Doação de Órgãos: Desprendimento Material
Somadas, as considerações acima sinalizam que a doação de órgãos pressupõe
desprendimento dos bens terrenos – especificamente do corpo físico – dos quais o
homem não passa de usuário eventual. Assim, doar órgãos é ato de amor,
complementar aos que tenham sido realizados em vida. Só trará benefícios a quem
o faça.
A Lei Divina de Ação e Reação, de ação automática e permanente, muito
beneficiará o doador, além do que o beneficiado (e seu Anjo Guardião), seus
parentes, amigos e a própria equipe médica envolvida, estarão todos direcionando
a ele, doador, vibrações positivas, em preces de gratidão. Para o doador
desencarnado isso é bênção incomparável.
Considerando que o corpo físico inclui-se no rol dos bens que o Criador
coloca à disposição da criatura humana no seu roteiro existencial terreno, não
deverá o homem se julgar detentor eterno desse bem, mas apenas responsável pela
sua boa conservação, no período de utilização. Concluída esta, pela
desencarnação, por que se preocupar com o destino que lhe será dado? Se nessa
etapa terrena há a oportunidade de uma última ação de amor ao próximo, por que
não investir nessa poupança celestial?
Se no último minuto de um moribundo pode ocorrer sua transformação moral (O
Evangelho Segundo o Espiritismo, Cap 5, Item 28), imagine-se que um receptor
de órgão passa a ter mais que “um minuto”, e sim considerável sobrevida.
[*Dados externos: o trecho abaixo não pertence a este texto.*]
===== src/rtl/n2a_pkg.sv =====
// ----------------------------------------------------------------------------
// n2a_pkg: shared types and constants for the number to ASCII formatter
// Holds the channel structs, the command queue entry, the back-end states
// and the small helpers for digit weights and hex characters that the back end uses.
// ----------------------------------------------------------------------------
package n2a_pkg;

   // Format codes carried in the kind field of a request.
   localparam logic [1:0] KIND_UNSIGNED = 2'd0;
   localparam logic [1:0] KIND_SIGNED   = 2'd1;
   localparam logic [1:0] KIND_HEX      = 2'd2;
   localparam logic [1:0] KIND_UNUSED   = 2'd3;

   localparam logic [7:0] CHAR_ZERO  = 8'h30;
   localparam logic [7:0] CHAR_UPPER_A = 8'h41;
   localparam logic [7:0] CHAR_MINUS = 8'h2D;
   localparam logic [7:0] CHAR_SPACE = 8'h20;

   // Command queue between the front end and the back end.
   localparam int QUEUE_DEPTH = 2;
   localparam int QUEUE_AW    = (QUEUE_DEPTH > 1) ? $clog2(QUEUE_DEPTH) : 1;

   // Digit positions handled by repeated subtraction.
   localparam logic [1:0] POS_TEN_THOUSANDS = 2'd0;
   localparam logic [1:0] POS_THOUSANDS     = 2'd1;
   localparam logic [1:0] POS_HUNDREDS      = 2'd2;
   localparam logic [1:0] POS_TENS          = 2'd3;

   typedef struct packed {
      logic [1:0]  kind;
      logic [15:0] value;
   } req_type;

   typedef struct packed {
      logic [7:0] character;
      logic       last;
   } rsp_type;

   typedef enum logic [1:0] {
      CMD_UNSIGNED,
      CMD_SIGNED_POS,
      CMD_SIGNED_NEG,
      CMD_HEX
   } cmd_kind_type;

   typedef struct packed {
      cmd_kind_type kind;
      logic [15:0]  magnitude;
   } cmd_type;

   typedef struct packed {
      logic empty;
      logic full;
   } queue_status_type;

   typedef struct packed {
      logic busy;
   } back_status_type;

   typedef enum logic [2:0] {
      S_IDLE,
      S_PREFIX,
      S_SUB,
      S_DIGIT,
      S_ONES,
      S_HEX_HI,
      S_HEX_LO
   } back_state_type;

   function automatic logic [15:0] digit_weight(input logic [1:0] pos);
      logic [15:0] w;
      begin
         unique case (pos)
            POS_TEN_THOUSANDS: w = 16'd10000;
            POS_THOUSANDS:     w = 16'd1000;
            POS_HUNDREDS:      w = 16'd100;
            default:           w = 16'd10;
         endcase
         return w;
      end
   endfunction

   function automatic logic [7:0] hex_char(input logic [3:0] nib);
      logic [7:0] nib_ext;
      begin
         nib_ext = {4'h0, nib};
         if (nib <= 4'h9) begin
            return CHAR_ZERO + nib_ext;
         end else begin
            return CHAR_UPPER_A + nib_ext - 8'd10;
         end
      end
   endfunction

endpackage


===== src/rtl/n2a_front.sv =====
// ----------------------------------------------------------------------------
// n2a_front: request intake and classification
// Accepts requests, turns signed values into sign plus magnitude, trims hex
// requests to the low byte and pushes one command per request. Requests of
// the unused kind are accepted and dropped.
// ----------------------------------------------------------------------------
module n2a_front import n2a_pkg::*; (
   input  logic             req_valid,
   output logic             req_stall,
   input  req_type          req_data,
   input  queue_status_type q_status,
   output logic             push,
   output cmd_type          push_data
);

   logic        accept;
   logic [15:0] negated;

   assign req_stall = q_status.full;
   assign accept    = req_valid && !q_status.full;
   assign negated   = 16'(~req_data.value + 16'd1);

   always_comb begin
      push_data.kind      = CMD_UNSIGNED;
      push_data.magnitude = req_data.value;
      push                = 1'b0;
      unique case (req_data.kind)
         KIND_UNSIGNED: begin
            push = accept;
         end
         KIND_SIGNED: begin
            push = accept;
            if (req_data.value[15]) begin
               push_data.kind      = CMD_SIGNED_NEG;
               push_data.magnitude = negated;
            end else begin
               push_data.kind = CMD_SIGNED_POS;
            end
         end
         KIND_HEX: begin
            push                = accept;
            push_data.kind      = CMD_HEX;
            push_data.magnitude = {8'h00, req_data.value[7:0]};
         end
         default: begin
            push = 1'b0;
         end
      endcase
   end

endmodule


===== src/rtl/n2a_queue.sv =====
// ----------------------------------------------------------------------------
// n2a_queue: command queue
// A short register queue that decouples classification from conversion.
// ----------------------------------------------------------------------------
module n2a_queue import n2a_pkg::*; (
   input  logic             clock,
   input  logic             reset,
   input  logic             push,
   input  cmd_type          push_data,
   input  logic             pop,
   output cmd_type          rd_data,
   output queue_status_type q_status
);

   cmd_type             entry_ff [QUEUE_DEPTH];
   logic [QUEUE_AW-1:0] wr_ptr_ff, wr_ptr_in;
   logic [QUEUE_AW-1:0] rd_ptr_ff, rd_ptr_in;
   logic [QUEUE_AW:0]   count_ff, count_in;
   logic                do_push, do_pop;

   function automatic logic [QUEUE_AW-1:0] next_ptr(input logic [QUEUE_AW-1:0] p);
      if (p == QUEUE_AW'(QUEUE_DEPTH - 1)) begin
         return '0;
      end else begin
         return p + QUEUE_AW'(1);
      end
   endfunction

   assign q_status.empty = (count_ff == '0);
   assign q_status.full  = (count_ff == (QUEUE_AW + 1)'(QUEUE_DEPTH));
   assign do_push        = push && !q_status.full;
   assign do_pop         = pop && !q_status.empty;
   assign rd_data        = entry_ff[rd_ptr_ff];

   always_comb begin
      wr_ptr_in = do_push ? next_ptr(wr_ptr_ff) : wr_ptr_ff;
      rd_ptr_in = do_pop ? next_ptr(rd_ptr_ff) : rd_ptr_ff;
      count_in  = count_ff;
      if (do_push && !do_pop) begin
         count_in = count_ff + (QUEUE_AW + 1)'(1);
      end else if (do_pop && !do_push) begin
         count_in = count_ff - (QUEUE_AW + 1)'(1);
      end
   end

   always_ff @(posedge clock) begin
      if (reset) begin
         wr_ptr_ff <= '0;
         rd_ptr_ff <= '0;
         count_ff  <= '0;
      end else begin
         wr_ptr_ff <= wr_ptr_in;
         rd_ptr_ff <= rd_ptr_in;
         count_ff  <= count_in;
      end
   end

   always_ff @(posedge clock) begin
      if (do_push) begin
         entry_ff[wr_ptr_ff] <= push_data;
      end
   end

endmodule
**src/design/nbps_pkg.sv**
```systemverilog
// nbps_pkg: payload structs, register indexes and arithmetic widths for the
// pairwise frame step block. No dependencies.
`timescale 1ns / 1ps

package nbps_pkg;

    localparam int IDX_FIELD_W = 6;
    localparam int NUM_W       = 48;   // |d| << 16, |d| < 2^32
    localparam int DEN_W       = 64;   // force denominator
    localparam int CFG_IDX_W   = 2;
    localparam int CFG_DATA_W  = 31;

    localparam logic [CFG_IDX_W-1:0] CFG_PARTICLE_COUNT = 2'd0;
    localparam logic [CFG_IDX_W-1:0] CFG_AREA_WIDTH     = 2'd1;
    localparam logic [CFG_IDX_W-1:0] CFG_AREA_HEIGHT    = 2'd2;
    localparam logic [CFG_IDX_W-1:0] CFG_TIME_SCALE     = 2'd3;

    localparam logic OP_LOAD = 1'b0;
    localparam logic OP_STEP = 1'b1;

    typedef struct packed {
        logic                   operation;
        logic [IDX_FIELD_W-1:0] load_index;
        logic signed [31:0]     load_x;
        logic signed [31:0]     load_y;
    } in_item_t;

    typedef struct packed {
        logic [IDX_FIELD_W-1:0] particle_index;
        logic signed [31:0]     pos_x_out;
        logic signed [31:0]     pos_y_out;
        logic                   last_of_frame;
    } out_item_t;

endpackage

```
**src/design/nbps_div.sv**
```systemverilog
// nbps_div: restoring unsigned divider, one quotient bit per cycle.
// Depends on nbps_pkg for operand widths.
`timescale 1ns / 1ps

module nbps_div (
    input  logic                       aclk,
    input  logic                       aresetn,
    input  logic                       start,
    input  logic [nbps_pkg::NUM_W-1:0] num,
    input  logic [nbps_pkg::DEN_W-1:0] den,
    output logic                       done,
    output logic [nbps_pkg::NUM_W-1:0] quot
);
    import nbps_pkg::*;

    localparam int CNT_W = $clog2(NUM_W + 1);

    logic             busy_reg;
    logic             done_reg;
    logic [CNT_W-1:0] cnt_reg;
    logic [NUM_W-1:0] num_reg;
    logic [NUM_W-1:0] q_reg;
    logic [DEN_W-1:0] den_reg;
    logic [DEN_W-1:0] rem_reg;

    logic [DEN_W:0]   rem_sh;
    logic [DEN_W:0]   rem_sub;
    logic             ge;

    always_comb begin
        rem_sh  = {rem_reg, num_reg[NUM_W-1]};
        rem_sub = rem_sh - {1'b0, den_reg};
        ge      = (rem_sh >= {1'b0, den_reg});
    end

    always_ff @(posedge aclk) begin
        if (!aresetn) begin
            busy_reg <= 1'b0;
            done_reg <= 1'b0;
            cnt_reg  <= '0;
        end else begin
            done_reg <= !start && busy_reg && (cnt_reg == CNT_W'(1));
            if (start) begin
                busy_reg <= 1'b1;
                cnt_reg  <= CNT_W'(NUM_W);
            end else if (busy_reg) begin
                cnt_reg <= cnt_reg - 1'b1;
                if (cnt_reg == CNT_W'(1))
                    busy_reg <= 1'b0;
            end
        end
    end

    always_ff @(posedge aclk) begin
        if (start) begin
            num_reg <= num;
            den_reg <= den;
            rem_reg <= '0;
            q_reg   <= '0;
        end else if (busy_reg) begin
            num_reg <= {num_reg[NUM_W-2:0], 1'b0};
            q_reg   <= {q_reg[NUM_W-2:0], ge};
            rem_reg <= ge ? rem_sub[DEN_W-1:0] : rem_sh[DEN_W-1:0];
        end
    end

    assign done = done_reg;
    assign quot = q_reg;

endmodule

```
Pessoa alguma há que, após passar por um transplante, continue a mesma.
Daí, a auto-reforma.
NOTA: Obviamente, não doar órgãos é um direito pleno de cada indivíduo. E
jamais o não-doador poderá ser acusado de egoísmo ou de falta de amor para com
seu próximo. Mas, verdade seja dita, quem doa demonstra vivenciar louvável
posicionamento em estágio moral que só benefícios espirituais hão de lhe ser
dispensados. O não-doador – e somente ele – poderá responder à auto-pergunta: –
E se um dia eu precisar de um transplante?
Conclusão
Passamos a palavra para o Professor Doutor Raul Marino Jr., neurocirurgião e
professor titular de Neurocirurgia da Divisão de Clínica Neurocirúrgica do
Hospital das Clínicas da Faculdade de Medicina da USP. Fazemos nossas, as
palavras dele:
“(...) Heróis são difíceis de achar – doadores vivos, doadores potenciais
mantidos vivos em UTIs em respiradores artificiais e famílias esclarecidas que
acabaram de sofrer a tragédia da perda de um ente querido.
É preciso uma alta dose de altruísmo, solidariedade e generosa caridade
cristã para transferir a própria vida, por nossa vontade, após nos despirmos das
prisões da carne, ou consentir que um parente venha a compartilhar o dom da vida
com alguém da lista nacional (de pacientes aguardando recepção de órgãos), após
um infortúnio.
(...) Os transplantes, ligados intimamente que estão ao ato supremo das
doações, surgiram como que para testar nossas virtudes de solidariedade humana,
nosso altruísmo, nossa generosidade, nossa piedade, nossa compaixão, nossa
filantropia, nossa benevolência, nossa bondade, nosso amor ao próximo, nosso
espírito humanitário, nossa indulgência, nossa excelência moral, nossa grandeza
de alma, nossa misericórdia, nosso espírito de socorro, amparo e auxílio e,
sobretudo, a virtude mais decantada nos Evangelhos: o amor e a caridade”. (Folha
de S.Paulo, A3, “Opinião”, 15 de maio de 2001).